#### DATASET EXCERPTS:

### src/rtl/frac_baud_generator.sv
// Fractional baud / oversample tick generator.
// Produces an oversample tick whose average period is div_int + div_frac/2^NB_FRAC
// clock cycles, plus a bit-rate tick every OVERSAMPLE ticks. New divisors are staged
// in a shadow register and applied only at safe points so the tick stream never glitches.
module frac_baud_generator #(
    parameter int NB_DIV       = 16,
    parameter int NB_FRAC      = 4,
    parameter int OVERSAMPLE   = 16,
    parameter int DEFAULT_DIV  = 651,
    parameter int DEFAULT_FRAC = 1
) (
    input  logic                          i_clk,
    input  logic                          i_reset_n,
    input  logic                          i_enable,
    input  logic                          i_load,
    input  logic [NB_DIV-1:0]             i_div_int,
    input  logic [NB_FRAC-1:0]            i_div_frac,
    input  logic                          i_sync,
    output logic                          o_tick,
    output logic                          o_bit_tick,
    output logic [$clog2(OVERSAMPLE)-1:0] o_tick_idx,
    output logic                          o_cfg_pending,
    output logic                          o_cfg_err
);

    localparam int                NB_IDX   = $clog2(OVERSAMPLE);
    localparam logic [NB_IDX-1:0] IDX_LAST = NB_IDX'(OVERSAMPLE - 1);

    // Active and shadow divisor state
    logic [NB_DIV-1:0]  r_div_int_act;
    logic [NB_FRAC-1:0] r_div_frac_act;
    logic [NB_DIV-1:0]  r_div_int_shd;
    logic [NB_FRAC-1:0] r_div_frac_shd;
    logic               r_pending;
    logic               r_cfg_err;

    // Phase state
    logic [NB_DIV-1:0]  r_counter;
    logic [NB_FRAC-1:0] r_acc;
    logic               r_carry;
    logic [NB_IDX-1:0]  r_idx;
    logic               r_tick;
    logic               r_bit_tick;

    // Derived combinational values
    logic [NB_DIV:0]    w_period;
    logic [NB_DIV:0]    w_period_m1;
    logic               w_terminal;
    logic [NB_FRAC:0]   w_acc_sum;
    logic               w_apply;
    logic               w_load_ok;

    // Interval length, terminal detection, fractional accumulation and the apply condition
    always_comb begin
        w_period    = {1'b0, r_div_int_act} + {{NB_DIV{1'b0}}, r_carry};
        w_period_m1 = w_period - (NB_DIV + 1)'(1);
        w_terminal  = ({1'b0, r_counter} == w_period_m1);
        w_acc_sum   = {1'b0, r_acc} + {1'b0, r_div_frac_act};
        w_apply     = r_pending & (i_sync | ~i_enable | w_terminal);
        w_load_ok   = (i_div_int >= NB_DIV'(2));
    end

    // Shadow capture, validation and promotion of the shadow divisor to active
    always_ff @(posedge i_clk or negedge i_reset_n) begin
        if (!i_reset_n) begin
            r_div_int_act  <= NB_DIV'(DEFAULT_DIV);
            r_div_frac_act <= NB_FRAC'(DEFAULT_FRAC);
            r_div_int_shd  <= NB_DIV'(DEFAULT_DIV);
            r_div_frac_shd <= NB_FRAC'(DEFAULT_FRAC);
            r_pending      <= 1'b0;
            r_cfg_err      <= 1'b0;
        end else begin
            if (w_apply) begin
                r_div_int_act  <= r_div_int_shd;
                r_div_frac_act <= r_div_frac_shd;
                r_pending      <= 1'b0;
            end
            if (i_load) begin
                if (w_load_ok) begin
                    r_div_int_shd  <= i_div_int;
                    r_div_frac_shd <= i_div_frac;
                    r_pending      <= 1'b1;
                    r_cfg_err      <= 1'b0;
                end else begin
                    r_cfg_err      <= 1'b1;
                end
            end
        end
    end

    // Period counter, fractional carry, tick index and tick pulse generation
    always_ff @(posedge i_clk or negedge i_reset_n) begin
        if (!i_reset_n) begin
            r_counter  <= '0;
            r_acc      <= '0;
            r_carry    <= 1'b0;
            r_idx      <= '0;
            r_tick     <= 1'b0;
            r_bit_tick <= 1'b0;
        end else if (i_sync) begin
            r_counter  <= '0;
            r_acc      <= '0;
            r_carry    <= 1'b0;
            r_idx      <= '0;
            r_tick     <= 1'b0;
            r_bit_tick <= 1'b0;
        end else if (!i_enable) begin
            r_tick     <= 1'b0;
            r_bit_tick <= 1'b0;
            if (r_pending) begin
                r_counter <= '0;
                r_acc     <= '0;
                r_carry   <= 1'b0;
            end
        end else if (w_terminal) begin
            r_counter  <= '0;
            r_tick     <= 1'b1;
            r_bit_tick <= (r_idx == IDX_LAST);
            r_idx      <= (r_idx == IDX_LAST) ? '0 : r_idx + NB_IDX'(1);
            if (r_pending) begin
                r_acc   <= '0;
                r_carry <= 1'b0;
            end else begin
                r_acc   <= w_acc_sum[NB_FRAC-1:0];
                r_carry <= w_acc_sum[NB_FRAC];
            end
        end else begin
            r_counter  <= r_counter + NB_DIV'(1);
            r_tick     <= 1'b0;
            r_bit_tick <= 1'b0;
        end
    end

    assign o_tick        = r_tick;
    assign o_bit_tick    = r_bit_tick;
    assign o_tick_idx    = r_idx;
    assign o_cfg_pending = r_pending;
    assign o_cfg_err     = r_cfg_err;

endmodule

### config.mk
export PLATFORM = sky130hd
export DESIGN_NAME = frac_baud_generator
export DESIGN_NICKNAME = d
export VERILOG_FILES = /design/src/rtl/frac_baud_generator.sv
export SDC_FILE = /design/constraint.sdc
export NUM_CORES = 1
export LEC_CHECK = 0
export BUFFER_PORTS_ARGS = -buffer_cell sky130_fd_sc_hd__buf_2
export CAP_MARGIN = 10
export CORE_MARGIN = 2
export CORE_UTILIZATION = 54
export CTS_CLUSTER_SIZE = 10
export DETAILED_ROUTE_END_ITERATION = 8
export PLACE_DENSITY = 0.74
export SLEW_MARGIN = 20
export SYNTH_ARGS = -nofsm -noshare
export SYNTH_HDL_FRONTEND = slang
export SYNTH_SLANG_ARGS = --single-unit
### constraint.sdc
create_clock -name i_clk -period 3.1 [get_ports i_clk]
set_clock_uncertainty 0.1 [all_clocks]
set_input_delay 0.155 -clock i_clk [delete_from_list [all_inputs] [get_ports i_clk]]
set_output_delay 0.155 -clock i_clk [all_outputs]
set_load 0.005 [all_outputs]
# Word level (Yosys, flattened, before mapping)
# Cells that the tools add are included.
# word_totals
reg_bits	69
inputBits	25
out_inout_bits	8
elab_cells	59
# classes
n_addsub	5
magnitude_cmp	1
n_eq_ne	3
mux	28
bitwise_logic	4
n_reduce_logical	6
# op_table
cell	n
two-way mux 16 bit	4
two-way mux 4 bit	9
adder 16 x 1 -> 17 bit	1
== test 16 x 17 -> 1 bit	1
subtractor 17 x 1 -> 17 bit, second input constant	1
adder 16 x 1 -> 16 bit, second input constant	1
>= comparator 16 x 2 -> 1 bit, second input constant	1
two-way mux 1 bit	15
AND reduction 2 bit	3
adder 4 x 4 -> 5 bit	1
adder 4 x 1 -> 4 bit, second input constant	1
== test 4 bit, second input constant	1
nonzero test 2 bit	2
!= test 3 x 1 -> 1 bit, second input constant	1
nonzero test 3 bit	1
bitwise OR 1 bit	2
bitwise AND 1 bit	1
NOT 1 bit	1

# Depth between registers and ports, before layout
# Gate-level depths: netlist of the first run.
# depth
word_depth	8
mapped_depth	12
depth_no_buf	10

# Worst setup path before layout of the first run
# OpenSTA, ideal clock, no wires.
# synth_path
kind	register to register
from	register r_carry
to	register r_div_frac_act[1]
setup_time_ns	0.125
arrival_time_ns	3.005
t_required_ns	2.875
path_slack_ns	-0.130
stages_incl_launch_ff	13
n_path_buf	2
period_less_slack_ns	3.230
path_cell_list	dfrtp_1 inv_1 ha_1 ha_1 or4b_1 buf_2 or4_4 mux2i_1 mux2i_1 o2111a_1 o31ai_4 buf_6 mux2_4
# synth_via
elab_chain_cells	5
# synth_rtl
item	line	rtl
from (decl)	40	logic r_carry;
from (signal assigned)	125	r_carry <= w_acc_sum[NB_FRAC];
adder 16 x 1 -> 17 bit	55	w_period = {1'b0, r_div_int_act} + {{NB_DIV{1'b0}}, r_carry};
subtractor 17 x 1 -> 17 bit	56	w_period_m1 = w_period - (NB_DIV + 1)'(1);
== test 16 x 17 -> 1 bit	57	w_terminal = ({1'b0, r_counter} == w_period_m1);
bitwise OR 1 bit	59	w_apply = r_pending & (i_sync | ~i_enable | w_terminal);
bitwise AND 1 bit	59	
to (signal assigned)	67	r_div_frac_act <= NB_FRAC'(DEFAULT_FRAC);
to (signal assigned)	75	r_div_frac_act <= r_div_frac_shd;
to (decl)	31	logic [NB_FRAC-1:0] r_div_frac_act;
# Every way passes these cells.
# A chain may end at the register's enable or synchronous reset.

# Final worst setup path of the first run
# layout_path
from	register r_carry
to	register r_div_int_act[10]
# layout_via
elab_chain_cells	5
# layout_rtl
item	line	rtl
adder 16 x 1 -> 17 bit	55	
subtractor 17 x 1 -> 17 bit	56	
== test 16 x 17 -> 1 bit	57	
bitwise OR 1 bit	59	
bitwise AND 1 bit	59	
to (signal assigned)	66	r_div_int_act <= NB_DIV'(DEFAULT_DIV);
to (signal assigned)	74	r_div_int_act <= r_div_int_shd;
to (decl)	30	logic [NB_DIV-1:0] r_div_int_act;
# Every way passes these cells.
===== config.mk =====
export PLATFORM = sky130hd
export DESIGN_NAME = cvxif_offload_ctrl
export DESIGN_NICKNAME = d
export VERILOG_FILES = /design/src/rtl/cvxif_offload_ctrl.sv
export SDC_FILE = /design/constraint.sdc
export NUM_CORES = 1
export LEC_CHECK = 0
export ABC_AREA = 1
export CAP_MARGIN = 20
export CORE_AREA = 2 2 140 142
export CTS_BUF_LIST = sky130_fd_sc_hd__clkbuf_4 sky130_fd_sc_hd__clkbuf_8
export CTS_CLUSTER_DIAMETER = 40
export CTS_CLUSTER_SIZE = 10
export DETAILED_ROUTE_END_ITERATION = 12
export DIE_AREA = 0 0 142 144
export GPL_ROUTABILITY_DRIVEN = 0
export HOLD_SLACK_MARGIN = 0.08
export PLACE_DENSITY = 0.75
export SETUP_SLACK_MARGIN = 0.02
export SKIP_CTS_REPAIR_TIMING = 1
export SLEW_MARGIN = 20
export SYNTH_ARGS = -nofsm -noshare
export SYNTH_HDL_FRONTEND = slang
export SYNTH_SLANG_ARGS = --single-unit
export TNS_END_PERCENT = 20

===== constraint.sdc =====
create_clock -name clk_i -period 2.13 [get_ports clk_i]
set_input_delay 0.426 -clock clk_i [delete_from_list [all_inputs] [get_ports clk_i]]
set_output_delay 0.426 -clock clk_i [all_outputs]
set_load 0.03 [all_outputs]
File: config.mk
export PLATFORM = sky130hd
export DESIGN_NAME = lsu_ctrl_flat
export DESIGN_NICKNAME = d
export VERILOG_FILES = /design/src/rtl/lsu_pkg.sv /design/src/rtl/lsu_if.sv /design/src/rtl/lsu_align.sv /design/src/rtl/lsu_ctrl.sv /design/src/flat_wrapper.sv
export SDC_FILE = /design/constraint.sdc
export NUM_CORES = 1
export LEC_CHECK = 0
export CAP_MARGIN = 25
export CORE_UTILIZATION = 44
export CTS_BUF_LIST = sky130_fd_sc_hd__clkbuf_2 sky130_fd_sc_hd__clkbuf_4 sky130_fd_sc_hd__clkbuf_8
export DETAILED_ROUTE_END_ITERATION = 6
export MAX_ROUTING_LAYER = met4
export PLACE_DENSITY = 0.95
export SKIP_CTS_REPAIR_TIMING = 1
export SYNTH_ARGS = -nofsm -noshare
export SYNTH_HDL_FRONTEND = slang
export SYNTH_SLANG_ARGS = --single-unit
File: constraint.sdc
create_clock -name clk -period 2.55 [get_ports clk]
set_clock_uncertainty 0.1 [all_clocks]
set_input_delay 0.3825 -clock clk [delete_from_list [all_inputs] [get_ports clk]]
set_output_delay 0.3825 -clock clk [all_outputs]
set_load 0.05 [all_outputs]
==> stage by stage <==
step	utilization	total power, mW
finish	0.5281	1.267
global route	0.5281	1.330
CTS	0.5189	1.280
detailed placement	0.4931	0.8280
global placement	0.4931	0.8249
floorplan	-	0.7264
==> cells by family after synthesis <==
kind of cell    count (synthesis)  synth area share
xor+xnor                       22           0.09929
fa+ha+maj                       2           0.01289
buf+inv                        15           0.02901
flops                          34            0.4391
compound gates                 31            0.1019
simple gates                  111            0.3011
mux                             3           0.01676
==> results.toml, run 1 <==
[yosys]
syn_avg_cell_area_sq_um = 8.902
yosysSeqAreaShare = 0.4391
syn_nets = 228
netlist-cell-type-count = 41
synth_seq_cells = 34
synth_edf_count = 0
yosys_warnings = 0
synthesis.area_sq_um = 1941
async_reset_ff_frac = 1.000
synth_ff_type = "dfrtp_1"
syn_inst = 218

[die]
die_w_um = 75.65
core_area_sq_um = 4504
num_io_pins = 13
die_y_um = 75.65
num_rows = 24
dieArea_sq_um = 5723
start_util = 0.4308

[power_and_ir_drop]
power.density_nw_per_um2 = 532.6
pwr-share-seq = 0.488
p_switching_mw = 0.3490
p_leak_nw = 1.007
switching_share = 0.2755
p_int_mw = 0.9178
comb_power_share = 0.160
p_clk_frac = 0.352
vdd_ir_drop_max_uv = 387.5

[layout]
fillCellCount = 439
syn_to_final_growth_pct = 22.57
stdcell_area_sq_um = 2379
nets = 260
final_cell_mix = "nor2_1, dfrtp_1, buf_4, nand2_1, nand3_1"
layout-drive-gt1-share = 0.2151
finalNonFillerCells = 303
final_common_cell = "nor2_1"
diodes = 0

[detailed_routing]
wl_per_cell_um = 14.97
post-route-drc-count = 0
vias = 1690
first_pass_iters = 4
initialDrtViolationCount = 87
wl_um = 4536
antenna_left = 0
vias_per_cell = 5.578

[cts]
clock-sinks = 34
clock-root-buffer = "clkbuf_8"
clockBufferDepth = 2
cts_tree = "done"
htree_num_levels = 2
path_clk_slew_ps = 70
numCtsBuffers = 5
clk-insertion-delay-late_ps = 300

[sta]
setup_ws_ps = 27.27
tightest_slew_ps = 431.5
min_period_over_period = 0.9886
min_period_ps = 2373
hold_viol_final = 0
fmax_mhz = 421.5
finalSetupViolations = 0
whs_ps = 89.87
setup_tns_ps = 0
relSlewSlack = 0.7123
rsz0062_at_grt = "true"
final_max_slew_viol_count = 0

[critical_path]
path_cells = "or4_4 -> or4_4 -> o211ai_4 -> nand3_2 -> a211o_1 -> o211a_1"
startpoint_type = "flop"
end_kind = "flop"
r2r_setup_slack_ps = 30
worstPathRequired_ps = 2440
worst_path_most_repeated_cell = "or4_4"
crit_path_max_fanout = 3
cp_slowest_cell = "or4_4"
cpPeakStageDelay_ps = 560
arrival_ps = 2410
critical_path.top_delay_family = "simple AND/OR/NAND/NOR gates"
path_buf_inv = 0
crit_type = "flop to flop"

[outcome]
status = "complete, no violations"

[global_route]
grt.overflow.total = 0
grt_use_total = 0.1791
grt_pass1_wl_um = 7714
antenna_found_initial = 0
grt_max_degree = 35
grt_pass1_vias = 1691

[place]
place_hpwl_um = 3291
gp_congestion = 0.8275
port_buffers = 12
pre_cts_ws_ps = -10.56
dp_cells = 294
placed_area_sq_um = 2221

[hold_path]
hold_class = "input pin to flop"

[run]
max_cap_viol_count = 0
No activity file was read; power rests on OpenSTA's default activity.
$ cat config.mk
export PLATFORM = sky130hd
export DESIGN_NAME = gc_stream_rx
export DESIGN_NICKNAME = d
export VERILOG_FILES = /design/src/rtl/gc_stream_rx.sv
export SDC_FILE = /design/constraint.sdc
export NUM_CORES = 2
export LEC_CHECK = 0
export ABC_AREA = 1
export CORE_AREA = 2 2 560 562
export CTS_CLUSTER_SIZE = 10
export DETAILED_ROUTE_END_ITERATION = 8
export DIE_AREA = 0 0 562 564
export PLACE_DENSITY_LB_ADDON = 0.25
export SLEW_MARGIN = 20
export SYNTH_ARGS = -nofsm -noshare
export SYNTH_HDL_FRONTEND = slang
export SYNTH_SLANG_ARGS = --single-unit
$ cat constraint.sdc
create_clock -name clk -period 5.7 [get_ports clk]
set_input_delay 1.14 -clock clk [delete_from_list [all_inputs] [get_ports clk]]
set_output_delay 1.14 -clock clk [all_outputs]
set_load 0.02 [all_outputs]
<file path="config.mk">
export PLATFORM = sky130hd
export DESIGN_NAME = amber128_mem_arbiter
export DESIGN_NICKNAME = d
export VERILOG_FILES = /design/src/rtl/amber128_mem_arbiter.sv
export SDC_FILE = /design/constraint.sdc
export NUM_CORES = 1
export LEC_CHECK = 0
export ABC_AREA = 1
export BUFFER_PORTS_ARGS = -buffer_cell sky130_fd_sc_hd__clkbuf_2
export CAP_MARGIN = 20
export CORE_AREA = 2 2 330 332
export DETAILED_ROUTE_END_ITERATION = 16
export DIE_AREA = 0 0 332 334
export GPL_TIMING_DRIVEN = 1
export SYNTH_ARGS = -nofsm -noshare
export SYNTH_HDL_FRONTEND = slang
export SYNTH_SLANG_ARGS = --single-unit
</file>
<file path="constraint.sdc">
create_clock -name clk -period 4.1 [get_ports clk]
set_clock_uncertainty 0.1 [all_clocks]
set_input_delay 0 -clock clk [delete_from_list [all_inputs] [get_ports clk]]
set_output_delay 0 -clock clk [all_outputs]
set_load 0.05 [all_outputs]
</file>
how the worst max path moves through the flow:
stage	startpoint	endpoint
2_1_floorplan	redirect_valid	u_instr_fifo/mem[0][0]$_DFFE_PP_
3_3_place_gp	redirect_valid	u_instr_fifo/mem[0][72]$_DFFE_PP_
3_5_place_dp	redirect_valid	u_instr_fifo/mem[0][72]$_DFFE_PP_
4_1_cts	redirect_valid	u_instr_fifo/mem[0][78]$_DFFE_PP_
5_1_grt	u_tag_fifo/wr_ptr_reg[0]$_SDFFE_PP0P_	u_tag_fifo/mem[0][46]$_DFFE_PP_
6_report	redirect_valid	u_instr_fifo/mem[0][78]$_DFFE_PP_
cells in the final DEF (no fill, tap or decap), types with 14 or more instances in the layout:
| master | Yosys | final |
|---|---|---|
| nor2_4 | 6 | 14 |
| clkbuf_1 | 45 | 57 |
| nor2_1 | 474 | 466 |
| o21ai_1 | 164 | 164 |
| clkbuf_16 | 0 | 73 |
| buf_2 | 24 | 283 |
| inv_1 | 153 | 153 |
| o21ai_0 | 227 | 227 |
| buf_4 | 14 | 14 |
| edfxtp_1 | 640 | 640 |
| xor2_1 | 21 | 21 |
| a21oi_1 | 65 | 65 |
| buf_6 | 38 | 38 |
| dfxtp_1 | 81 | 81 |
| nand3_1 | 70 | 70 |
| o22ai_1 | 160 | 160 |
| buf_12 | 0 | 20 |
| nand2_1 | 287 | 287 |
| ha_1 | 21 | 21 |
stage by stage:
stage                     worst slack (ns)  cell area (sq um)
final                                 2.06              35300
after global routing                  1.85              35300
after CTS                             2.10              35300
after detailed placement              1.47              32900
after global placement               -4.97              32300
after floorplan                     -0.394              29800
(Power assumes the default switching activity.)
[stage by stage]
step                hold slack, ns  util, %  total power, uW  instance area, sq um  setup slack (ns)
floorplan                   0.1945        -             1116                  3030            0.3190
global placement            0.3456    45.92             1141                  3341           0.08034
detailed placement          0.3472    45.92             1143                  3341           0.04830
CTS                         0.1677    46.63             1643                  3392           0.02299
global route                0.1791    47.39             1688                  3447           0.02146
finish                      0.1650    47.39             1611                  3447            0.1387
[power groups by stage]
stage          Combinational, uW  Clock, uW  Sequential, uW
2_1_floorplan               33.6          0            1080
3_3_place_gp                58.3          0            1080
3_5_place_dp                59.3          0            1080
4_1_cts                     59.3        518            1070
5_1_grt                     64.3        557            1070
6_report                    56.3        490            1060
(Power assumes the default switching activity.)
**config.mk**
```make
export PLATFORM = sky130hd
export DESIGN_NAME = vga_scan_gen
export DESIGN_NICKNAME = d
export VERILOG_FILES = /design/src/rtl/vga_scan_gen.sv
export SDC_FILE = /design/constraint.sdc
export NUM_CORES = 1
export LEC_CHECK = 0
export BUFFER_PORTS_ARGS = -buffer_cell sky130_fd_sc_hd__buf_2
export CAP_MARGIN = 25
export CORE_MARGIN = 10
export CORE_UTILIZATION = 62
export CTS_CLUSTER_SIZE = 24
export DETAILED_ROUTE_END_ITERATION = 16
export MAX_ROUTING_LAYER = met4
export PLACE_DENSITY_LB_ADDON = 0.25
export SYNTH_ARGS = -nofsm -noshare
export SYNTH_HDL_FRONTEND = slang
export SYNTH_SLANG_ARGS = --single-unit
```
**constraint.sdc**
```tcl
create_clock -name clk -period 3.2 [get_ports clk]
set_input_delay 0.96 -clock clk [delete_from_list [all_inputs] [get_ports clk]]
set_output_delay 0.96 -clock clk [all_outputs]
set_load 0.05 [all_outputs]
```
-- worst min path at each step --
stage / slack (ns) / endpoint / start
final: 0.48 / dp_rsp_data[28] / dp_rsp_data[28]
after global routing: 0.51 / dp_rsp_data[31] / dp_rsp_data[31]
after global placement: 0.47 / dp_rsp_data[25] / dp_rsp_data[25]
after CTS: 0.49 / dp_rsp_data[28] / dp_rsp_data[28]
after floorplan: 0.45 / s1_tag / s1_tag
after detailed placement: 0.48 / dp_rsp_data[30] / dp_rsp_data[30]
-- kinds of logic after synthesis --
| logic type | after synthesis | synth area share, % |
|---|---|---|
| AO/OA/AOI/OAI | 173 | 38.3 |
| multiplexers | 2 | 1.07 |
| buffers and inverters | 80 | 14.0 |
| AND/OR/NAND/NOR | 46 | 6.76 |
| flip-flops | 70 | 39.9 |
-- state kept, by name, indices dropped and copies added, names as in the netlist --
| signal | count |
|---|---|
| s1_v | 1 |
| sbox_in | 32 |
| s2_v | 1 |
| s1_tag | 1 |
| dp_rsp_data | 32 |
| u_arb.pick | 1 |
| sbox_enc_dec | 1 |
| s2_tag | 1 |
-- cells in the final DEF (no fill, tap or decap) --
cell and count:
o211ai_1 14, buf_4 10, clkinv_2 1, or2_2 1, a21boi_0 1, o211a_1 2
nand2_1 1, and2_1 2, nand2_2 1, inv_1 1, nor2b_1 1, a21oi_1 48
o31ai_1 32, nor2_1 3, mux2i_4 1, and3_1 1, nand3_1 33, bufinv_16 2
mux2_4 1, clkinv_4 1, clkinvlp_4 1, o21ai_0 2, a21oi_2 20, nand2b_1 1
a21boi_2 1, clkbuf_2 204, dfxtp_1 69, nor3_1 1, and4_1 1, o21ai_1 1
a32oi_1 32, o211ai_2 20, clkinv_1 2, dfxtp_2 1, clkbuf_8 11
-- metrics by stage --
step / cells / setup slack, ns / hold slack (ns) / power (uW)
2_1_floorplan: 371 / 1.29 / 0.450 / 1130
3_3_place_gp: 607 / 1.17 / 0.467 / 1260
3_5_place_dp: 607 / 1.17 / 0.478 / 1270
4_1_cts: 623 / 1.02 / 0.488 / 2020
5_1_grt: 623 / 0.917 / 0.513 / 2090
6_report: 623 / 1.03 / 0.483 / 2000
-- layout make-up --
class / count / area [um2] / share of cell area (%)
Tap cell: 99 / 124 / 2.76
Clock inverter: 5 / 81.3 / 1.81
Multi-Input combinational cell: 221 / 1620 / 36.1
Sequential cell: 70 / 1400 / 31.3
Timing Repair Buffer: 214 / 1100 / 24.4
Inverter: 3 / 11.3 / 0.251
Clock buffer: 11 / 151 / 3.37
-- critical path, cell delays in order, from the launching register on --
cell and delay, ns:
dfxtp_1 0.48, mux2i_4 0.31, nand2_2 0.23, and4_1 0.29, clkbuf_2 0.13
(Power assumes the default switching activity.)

#### EXERCISE AIM:
From the listing above, collect every line that mentions the word "Sequential".

#### EXERCISE RESPONSE:
stage          Combinational, uW  Clock, uW  Sequential, uW
Sequential cell: 70 / 1400 / 31.3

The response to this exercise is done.